GIVEN DATA START

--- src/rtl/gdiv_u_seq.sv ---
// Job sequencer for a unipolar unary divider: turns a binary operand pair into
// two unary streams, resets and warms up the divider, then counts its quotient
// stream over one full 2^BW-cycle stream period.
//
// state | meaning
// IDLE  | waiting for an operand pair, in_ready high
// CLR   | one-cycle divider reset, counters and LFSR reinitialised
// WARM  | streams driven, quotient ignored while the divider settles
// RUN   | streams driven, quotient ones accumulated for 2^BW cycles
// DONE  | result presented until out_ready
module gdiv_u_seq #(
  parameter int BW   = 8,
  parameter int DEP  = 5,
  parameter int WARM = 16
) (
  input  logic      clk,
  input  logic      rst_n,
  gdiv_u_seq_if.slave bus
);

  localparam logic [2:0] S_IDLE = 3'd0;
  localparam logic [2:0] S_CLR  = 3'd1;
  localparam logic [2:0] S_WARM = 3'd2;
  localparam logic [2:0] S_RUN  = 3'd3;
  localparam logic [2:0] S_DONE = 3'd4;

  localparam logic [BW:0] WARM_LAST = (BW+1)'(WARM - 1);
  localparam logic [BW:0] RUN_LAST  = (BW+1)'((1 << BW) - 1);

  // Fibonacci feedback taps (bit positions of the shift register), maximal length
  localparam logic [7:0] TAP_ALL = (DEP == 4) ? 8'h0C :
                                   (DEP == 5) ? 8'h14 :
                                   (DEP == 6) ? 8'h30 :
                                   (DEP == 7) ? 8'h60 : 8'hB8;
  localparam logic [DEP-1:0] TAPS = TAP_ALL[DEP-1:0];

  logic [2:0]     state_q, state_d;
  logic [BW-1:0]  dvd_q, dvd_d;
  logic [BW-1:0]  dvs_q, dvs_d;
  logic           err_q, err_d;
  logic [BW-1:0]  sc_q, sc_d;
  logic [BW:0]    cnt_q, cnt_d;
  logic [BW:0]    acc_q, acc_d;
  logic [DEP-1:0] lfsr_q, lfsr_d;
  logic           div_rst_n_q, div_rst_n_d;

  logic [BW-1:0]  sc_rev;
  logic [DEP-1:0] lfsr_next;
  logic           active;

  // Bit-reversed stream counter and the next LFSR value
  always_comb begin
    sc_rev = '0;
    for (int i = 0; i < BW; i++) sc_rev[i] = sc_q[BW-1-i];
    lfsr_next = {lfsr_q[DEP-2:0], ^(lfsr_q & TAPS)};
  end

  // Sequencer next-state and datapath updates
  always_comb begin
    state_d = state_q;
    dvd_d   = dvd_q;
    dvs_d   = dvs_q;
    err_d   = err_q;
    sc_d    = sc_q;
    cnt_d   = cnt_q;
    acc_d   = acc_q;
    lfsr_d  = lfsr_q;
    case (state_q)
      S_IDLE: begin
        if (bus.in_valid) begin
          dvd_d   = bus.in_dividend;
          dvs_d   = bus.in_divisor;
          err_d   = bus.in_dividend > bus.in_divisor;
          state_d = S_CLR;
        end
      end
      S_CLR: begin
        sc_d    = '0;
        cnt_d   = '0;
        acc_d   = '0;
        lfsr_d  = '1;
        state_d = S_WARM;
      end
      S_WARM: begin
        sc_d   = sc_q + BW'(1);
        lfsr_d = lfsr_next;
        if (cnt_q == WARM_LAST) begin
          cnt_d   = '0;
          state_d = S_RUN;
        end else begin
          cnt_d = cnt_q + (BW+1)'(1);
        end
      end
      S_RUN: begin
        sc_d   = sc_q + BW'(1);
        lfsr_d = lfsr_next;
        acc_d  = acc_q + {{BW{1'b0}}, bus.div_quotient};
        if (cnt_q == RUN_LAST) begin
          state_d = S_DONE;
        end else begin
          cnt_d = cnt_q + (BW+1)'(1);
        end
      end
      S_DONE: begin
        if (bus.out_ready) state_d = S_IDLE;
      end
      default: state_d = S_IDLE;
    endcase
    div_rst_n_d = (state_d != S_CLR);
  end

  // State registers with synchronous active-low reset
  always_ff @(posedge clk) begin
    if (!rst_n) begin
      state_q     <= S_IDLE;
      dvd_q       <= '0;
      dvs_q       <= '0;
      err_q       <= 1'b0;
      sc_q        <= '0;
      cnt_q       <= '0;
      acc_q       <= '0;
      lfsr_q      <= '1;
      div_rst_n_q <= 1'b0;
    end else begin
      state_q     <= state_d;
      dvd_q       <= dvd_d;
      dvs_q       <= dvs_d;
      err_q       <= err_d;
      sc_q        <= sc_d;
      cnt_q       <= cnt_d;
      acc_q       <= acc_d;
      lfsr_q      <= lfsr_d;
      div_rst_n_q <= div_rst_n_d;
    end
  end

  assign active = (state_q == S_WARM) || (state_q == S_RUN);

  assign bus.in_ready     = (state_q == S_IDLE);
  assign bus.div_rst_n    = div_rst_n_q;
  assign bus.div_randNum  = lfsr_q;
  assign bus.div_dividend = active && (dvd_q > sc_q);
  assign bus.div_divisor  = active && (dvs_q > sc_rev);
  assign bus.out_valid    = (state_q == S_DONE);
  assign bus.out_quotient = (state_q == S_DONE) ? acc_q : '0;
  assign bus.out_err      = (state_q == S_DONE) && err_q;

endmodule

GIVEN DATA END
GIVEN DATA START

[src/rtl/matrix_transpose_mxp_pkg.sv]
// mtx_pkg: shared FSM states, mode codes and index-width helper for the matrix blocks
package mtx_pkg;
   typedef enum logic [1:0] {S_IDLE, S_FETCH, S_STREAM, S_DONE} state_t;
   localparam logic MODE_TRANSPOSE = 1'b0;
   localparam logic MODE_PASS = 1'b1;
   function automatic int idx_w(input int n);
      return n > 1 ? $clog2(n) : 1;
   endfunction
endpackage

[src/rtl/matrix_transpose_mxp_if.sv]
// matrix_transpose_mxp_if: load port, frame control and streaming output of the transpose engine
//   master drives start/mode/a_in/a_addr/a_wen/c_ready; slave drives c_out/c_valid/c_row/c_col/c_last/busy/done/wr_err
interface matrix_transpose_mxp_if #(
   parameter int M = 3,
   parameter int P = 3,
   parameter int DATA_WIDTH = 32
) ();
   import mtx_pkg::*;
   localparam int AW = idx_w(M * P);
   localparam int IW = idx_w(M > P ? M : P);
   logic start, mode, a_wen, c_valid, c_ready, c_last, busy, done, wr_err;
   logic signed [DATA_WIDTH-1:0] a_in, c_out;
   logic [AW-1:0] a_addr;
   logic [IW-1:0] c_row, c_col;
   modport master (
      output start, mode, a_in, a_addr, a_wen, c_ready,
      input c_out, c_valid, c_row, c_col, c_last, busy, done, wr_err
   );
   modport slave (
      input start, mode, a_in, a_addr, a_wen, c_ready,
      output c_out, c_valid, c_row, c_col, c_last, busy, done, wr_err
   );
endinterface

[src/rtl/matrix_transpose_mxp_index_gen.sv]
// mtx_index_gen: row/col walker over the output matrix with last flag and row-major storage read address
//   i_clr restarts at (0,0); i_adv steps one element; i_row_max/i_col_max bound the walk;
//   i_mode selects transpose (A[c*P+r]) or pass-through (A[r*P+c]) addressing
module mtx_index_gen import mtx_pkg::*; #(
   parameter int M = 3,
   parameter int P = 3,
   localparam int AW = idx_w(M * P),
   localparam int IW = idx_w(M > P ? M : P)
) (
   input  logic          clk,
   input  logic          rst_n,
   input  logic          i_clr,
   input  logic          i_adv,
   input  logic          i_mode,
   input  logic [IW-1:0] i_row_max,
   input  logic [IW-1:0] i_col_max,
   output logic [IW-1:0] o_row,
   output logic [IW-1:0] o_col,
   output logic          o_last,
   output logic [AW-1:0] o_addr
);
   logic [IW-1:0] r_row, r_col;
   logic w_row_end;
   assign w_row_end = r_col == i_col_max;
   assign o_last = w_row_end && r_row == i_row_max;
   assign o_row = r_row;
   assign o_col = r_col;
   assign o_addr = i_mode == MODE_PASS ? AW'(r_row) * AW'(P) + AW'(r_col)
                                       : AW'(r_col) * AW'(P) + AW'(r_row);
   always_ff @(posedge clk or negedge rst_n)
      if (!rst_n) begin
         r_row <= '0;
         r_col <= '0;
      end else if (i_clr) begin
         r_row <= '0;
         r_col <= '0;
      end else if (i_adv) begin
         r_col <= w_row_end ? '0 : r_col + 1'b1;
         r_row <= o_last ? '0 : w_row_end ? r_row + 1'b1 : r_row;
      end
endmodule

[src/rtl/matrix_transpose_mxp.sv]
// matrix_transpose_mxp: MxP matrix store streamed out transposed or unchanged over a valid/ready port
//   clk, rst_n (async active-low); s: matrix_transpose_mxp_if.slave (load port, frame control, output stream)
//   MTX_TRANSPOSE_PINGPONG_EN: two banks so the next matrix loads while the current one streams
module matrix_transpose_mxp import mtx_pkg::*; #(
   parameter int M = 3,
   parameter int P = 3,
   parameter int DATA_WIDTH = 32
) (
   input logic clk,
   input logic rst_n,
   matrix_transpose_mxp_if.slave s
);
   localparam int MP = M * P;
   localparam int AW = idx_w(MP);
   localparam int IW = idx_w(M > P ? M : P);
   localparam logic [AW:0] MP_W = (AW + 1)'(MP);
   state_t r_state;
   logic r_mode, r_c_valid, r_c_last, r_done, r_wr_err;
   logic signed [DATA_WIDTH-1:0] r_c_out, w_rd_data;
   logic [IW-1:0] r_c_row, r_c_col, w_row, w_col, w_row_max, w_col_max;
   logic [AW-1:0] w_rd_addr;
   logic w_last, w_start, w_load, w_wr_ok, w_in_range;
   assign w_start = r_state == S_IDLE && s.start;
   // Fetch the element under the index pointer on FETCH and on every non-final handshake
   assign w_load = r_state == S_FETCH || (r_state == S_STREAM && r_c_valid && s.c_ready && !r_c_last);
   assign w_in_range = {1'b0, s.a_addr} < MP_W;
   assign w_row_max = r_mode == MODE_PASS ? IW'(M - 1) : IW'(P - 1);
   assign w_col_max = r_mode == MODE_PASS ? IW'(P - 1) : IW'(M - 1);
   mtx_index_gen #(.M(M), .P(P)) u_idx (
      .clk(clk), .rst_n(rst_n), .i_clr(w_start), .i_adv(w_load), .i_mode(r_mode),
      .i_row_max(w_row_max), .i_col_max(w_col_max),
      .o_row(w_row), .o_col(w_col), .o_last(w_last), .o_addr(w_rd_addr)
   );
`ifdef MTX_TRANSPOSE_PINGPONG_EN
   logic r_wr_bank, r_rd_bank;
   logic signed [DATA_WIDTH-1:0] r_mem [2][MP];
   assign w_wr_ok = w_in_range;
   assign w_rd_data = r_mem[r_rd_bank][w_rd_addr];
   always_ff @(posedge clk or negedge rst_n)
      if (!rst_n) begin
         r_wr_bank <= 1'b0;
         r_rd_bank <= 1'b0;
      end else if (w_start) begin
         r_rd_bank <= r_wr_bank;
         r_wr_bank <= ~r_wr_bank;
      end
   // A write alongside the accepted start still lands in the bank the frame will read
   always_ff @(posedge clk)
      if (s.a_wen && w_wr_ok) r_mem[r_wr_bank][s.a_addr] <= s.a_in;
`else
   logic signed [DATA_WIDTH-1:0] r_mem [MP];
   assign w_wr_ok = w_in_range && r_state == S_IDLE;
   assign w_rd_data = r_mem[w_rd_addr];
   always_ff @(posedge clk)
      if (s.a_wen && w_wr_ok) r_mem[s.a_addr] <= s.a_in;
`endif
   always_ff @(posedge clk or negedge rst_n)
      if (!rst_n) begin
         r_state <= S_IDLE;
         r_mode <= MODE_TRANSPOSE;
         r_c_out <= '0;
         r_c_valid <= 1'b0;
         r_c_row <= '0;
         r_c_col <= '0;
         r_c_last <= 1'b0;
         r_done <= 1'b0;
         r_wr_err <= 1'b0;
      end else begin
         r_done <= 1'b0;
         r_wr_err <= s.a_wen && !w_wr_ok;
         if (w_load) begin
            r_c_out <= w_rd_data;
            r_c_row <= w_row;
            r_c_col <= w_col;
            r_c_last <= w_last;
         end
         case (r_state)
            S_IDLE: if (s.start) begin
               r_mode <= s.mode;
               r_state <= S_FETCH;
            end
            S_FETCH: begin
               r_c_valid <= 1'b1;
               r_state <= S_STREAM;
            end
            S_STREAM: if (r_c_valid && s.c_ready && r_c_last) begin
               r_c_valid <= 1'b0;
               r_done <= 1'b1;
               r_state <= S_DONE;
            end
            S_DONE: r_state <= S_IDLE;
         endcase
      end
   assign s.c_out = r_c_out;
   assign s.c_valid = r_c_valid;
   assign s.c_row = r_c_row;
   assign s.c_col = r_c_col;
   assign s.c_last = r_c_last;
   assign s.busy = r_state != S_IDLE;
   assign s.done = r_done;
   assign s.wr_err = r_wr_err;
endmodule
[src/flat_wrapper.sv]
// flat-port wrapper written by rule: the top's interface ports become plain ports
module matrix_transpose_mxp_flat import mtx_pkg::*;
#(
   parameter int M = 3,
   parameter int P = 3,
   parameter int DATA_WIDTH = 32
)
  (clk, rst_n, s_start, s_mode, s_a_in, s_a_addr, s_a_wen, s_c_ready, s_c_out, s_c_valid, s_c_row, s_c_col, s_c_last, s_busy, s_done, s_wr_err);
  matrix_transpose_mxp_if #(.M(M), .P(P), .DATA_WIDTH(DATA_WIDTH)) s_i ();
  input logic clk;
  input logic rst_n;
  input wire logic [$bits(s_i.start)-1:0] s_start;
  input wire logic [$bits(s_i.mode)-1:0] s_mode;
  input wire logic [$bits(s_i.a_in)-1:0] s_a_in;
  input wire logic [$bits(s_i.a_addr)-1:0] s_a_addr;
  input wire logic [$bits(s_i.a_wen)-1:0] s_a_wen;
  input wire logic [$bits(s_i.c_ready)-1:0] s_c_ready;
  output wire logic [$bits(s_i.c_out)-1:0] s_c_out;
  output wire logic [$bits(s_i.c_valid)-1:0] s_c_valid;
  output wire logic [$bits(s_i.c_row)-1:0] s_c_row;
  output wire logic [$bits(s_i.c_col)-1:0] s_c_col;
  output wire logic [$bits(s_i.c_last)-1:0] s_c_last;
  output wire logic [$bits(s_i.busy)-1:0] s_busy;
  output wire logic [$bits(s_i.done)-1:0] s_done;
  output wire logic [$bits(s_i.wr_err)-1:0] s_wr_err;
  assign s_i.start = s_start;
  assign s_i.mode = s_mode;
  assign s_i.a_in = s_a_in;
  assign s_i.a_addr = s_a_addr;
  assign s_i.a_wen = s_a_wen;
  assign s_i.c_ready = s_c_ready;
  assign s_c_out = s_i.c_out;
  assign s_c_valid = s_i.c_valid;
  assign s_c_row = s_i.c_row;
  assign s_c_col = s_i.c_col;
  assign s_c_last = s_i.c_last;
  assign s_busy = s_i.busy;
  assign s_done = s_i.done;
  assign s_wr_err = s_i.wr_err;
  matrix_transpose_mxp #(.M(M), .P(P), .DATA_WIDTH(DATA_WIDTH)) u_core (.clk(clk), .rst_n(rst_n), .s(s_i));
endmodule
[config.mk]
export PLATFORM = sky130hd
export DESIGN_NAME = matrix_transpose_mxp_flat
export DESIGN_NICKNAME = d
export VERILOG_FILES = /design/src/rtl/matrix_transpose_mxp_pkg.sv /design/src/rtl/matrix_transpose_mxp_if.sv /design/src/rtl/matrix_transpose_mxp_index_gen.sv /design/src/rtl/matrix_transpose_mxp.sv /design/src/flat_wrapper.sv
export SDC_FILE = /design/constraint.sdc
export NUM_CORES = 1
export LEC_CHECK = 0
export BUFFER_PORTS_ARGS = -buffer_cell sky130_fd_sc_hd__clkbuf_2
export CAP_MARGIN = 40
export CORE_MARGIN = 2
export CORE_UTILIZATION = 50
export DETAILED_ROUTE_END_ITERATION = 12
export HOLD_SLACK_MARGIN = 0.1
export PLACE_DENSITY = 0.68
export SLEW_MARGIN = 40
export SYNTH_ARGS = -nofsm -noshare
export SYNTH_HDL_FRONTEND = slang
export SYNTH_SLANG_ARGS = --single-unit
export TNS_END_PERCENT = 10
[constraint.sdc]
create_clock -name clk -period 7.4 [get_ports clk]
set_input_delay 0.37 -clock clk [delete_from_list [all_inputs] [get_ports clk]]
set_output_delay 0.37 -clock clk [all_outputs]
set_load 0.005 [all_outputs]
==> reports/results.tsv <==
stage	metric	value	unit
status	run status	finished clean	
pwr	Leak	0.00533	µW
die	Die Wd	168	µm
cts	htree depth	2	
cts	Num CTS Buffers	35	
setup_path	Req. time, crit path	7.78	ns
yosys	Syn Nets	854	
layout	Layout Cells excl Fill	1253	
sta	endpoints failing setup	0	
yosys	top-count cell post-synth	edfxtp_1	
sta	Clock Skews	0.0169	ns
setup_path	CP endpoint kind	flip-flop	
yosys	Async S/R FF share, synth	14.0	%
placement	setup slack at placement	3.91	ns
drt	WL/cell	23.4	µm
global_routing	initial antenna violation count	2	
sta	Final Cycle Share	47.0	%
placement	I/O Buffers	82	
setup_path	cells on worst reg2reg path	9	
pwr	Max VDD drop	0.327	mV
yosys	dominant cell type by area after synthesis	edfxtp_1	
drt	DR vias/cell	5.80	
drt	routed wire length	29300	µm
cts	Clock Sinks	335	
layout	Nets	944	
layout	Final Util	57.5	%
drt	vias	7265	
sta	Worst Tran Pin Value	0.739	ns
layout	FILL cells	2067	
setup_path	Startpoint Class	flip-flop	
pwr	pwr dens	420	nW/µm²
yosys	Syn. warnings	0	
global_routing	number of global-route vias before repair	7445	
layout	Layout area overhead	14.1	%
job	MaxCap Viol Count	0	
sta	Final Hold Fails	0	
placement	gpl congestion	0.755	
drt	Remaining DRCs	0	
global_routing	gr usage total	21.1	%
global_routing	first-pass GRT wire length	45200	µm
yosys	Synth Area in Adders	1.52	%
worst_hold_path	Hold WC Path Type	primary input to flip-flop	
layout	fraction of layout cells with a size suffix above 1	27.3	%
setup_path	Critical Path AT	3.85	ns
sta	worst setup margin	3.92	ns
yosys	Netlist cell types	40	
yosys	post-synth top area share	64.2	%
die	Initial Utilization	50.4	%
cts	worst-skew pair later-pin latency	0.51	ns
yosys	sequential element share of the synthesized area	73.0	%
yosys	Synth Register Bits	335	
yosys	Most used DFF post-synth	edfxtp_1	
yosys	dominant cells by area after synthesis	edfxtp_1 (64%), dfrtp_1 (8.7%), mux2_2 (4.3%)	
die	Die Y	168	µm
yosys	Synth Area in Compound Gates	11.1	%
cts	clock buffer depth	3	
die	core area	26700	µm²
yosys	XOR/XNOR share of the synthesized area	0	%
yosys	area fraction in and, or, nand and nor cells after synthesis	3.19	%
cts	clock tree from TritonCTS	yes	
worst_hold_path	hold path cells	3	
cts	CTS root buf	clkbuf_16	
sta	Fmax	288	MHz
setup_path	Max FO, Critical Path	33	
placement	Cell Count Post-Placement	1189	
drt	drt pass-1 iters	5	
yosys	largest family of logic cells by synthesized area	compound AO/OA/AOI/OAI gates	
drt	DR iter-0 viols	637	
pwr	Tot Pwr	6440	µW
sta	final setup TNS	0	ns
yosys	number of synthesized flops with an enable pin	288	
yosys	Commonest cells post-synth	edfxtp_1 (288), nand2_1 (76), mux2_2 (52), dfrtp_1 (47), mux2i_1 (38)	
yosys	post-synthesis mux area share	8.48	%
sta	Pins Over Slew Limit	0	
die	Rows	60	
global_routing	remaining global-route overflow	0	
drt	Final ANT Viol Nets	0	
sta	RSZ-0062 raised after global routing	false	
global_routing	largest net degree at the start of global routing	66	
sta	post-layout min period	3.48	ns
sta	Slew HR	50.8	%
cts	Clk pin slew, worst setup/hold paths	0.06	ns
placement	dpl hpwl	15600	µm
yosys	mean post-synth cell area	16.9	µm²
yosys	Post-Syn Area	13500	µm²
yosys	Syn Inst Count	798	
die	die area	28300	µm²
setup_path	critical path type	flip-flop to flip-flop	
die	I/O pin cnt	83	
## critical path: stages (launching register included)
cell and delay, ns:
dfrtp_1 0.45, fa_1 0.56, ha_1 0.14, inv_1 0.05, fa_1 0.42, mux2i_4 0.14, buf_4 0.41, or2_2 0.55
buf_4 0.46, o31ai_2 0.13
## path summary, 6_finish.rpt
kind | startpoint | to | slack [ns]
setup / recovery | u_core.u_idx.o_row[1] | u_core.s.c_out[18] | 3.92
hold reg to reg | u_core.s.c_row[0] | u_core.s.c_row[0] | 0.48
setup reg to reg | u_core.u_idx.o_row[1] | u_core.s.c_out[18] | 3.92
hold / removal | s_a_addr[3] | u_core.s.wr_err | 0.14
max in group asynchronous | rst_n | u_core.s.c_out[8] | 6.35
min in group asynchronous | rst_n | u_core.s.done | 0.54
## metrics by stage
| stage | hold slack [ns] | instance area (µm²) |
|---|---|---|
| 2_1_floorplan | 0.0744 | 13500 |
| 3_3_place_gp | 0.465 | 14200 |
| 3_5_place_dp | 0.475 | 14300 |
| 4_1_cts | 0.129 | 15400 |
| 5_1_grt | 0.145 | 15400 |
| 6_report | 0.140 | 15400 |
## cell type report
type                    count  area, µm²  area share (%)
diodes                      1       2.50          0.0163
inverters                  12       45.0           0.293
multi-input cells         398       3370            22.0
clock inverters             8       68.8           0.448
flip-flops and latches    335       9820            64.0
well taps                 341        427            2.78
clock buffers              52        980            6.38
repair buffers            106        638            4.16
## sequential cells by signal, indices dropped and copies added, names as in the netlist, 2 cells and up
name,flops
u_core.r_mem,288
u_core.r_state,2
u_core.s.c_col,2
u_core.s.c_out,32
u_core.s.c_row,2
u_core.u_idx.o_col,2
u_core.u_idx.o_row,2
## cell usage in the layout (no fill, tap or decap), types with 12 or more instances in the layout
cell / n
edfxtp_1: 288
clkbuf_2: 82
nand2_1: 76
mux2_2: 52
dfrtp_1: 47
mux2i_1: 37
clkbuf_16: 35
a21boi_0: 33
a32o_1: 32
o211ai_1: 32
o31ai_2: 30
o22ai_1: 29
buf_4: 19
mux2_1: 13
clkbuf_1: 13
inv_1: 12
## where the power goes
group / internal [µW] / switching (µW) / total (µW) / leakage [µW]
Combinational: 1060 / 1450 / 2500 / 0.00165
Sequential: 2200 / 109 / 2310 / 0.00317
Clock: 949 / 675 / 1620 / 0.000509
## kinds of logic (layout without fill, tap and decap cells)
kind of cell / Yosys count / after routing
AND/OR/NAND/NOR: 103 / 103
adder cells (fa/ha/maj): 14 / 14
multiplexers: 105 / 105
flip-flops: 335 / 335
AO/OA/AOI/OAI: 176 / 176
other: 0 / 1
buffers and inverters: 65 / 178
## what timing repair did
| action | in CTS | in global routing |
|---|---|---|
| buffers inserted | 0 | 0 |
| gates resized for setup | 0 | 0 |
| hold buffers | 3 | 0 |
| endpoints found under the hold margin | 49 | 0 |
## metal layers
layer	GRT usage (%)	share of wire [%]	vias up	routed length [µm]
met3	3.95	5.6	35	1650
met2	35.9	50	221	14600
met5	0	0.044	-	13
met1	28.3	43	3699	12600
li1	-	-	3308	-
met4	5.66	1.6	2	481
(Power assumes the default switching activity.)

GIVEN DATA END

# EXERCISE:
In the records above, find each line with the string "unit" and list it.

# ANSWER SECTION:
export SYNTH_SLANG_ARGS = --single-unit
stage	metric	value	unit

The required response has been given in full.